Onshape’s view is that traditional file-centric CAD and PDM don’t work for Agile. In today’s world speed and innovation are the key leverage drivers in business. Agile and the cloud solve these challenges. Minor put a slide with a quote from global business consulting firm, Aberdeen, stating that companies need to launch products faster than their rivals and they need to produce more innovative products. So how do companies meet those challenges at the design and engineering level?

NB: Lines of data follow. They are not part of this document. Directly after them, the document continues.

[src/rtl/dma_csr_pkg.sv]
package dma_csr_pkg;

   typedef enum logic [1:0] {
      RGN_INT  = 2'd0,
      RGN_EXT  = 2'd1,
      RGN_MAP  = 2'd2,
      RGN_NONE = 2'd3
   } region_e;

   localparam logic [7:0] IDX_CTRL = 8'd1;
   localparam logic [7:0] IDX_STAT = 8'd2;
   localparam logic [7:0] IDX_VA   = 8'd3;
   localparam logic [7:0] IDX_BC   = 8'd4;

   localparam logic [31:0] ST_READ_MASK = 32'hE08F_7FFF;
   localparam logic [31:0] ST_W1C_MASK  = 32'h608F_7FFF;
   localparam logic [31:0] ST_INT_MASK  = 32'h000F_7000;

   localparam int ST_BUSY  = 31;
   localparam int ST_PGE   = 19;
   localparam int ST_NODRV = 18;
   localparam int ST_ATTN  = 16;
   localparam int ST_DONE  = 13;
   localparam int ST_ABT   = 12;
   localparam int ST_ABORT_GROUP = 12;

   typedef struct packed {
      logic       bad;
      logic       rd;
      logic       wr;
      logic       ctrl;
      logic       stat;
      logic       va;
      logic       bc;
      logic       ext;
      logic [2:0] drv;
      logic [4:0] reg_ofs;
      logic       start;
   } acc_dec_t;

endpackage

[src/rtl/dma_csr_decode.sv]
module dma_csr_decode
   import dma_csr_pkg::*;
#(
   parameter int ADDR_W   = 12,
   parameter int FUNC_MIN = 6'h28
) (
   input  logic              valid,
   input  logic              write,
   input  logic              is_long,
   input  logic [ADDR_W-1:0] addr,
   input  logic [15:0]       wdata,
   output acc_dec_t          dec
);
   localparam int RGN_LSB = 10;

   if (ADDR_W < 12) begin : g_addr_chk
      $error("dma_csr_decode: ADDR_W must be at least 12");
   end
   if (FUNC_MIN > 63) begin : g_func_chk
      $error("dma_csr_decode: FUNC_MIN must fit in 6 bits");
   end

   region_e    rgn;
   logic [7:0] idx;
   logic       ok;

   always_comb begin
      rgn = region_e'(addr[RGN_LSB+1:RGN_LSB]);
      idx = addr[9:2];
      ok  = valid && is_long && (addr[1:0] == 2'b00);

      dec         = '0;
      dec.bad     = valid && !ok;
      dec.rd      = ok && !write;
      dec.wr      = ok && write;
      dec.ctrl    = ok && (rgn == RGN_INT) && (idx == IDX_CTRL);
      dec.stat    = ok && (rgn == RGN_INT) && (idx == IDX_STAT);
      dec.va      = ok && (rgn == RGN_INT) && (idx == IDX_VA);
      dec.bc      = ok && (rgn == RGN_INT) && (idx == IDX_BC);
      dec.ext     = ok && (rgn == RGN_EXT);
      dec.drv     = addr[9:7];
      dec.reg_ofs = addr[6:2];
      dec.start   = dec.ext && write && (addr[6:2] == 5'd0) && wdata[0]
                    && ({26'd0, wdata[5:0]} >= 32'(FUNC_MIN));
   end

endmodule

Minor stated that the big blockers to meeting those challenges are the lack of collaboration and the inability to work effectively in teams. Citing SalesForce.com, Minor said today’s winners are the ones who can move quickly. You can’t move as quickly if you can’t move in true parallel. Traditional CAD is setup to work in serial fashion—you wait until others finish their work; you worry about where the latest version is (the single source of truth problem); you concern yourself about overwriting each other’s changes; and in the PDM world you have extra work with checkout, copy, check-in, syncing, and notifications.
Minor said with Onshape—which exist entirely in the cloud and is accessed through web browsers or dedicated iOS apps—there is never any waiting. Anyone can work on anything. It is impossible to overwrite each other’s changes (work); there are no checkouts, copies or check-ins needed. And entire teams of any size can work entirely in parallel.
Onshape isn’t a traditional OEM to for ARES Commander but rather the first OEM for ARES Kudo technology. Onshape Drawings uses ARES Kudo technology.
Other Comments About the Annual Meeting
This year’s event was held at the Bikini Berlin building, another fashionable area in Berlin near the central core close to Tiergarten and even closer to the Berlin Zoo. In fact, the so-called Monkey Bar, where we held some casual networking moments, overlooks the area in the zoo where the monkeys are, thus the name.
The Graebert Annual Event took place at Bikini Berlin, in City West near the Berlin core on the western edges of the Tiegarten. The mixed-use complex hosts fashion events with fashion retailing, hotel and restaurants with other business uses.
Wilfried explained to me that the large building was one of the first big redevelopments after World War II. It was a garments industry building. According to the website, the ‘Bikinihaus’ was the core structure of the complex, a narrow post-war modern complex designed by architects Paul Schwebes and Hans Schoszberger. It runs 200 meters in length and was effectively given the bikini name by the locals in the 1950’s due to the open-sided story framed by columns on the second floor. To the locals these columns, so placed, separated the building into upper and lower parts, hence a ‘two-piece’ architecture. It reminded Berliners of the bare midriff in a bikini, the daring swimwear fashion which had taken the world by storm in the mid 20th century.
Here we are in the ‘teens’ decade of the 21st century. A hundred years past the first phase of two world wars, Berlin today feels ‘naturally’ hip, energized, and most of all open. All good tones for the melody of innovation and to the right beat for start-up culture. Graebert is hardly a start-up, but it has that energy and sense of momentum and its partners sense tremendous opportunity still left in DWG.
(disclosure: Graebert paid for air travel, hotel, and most meals during the event.)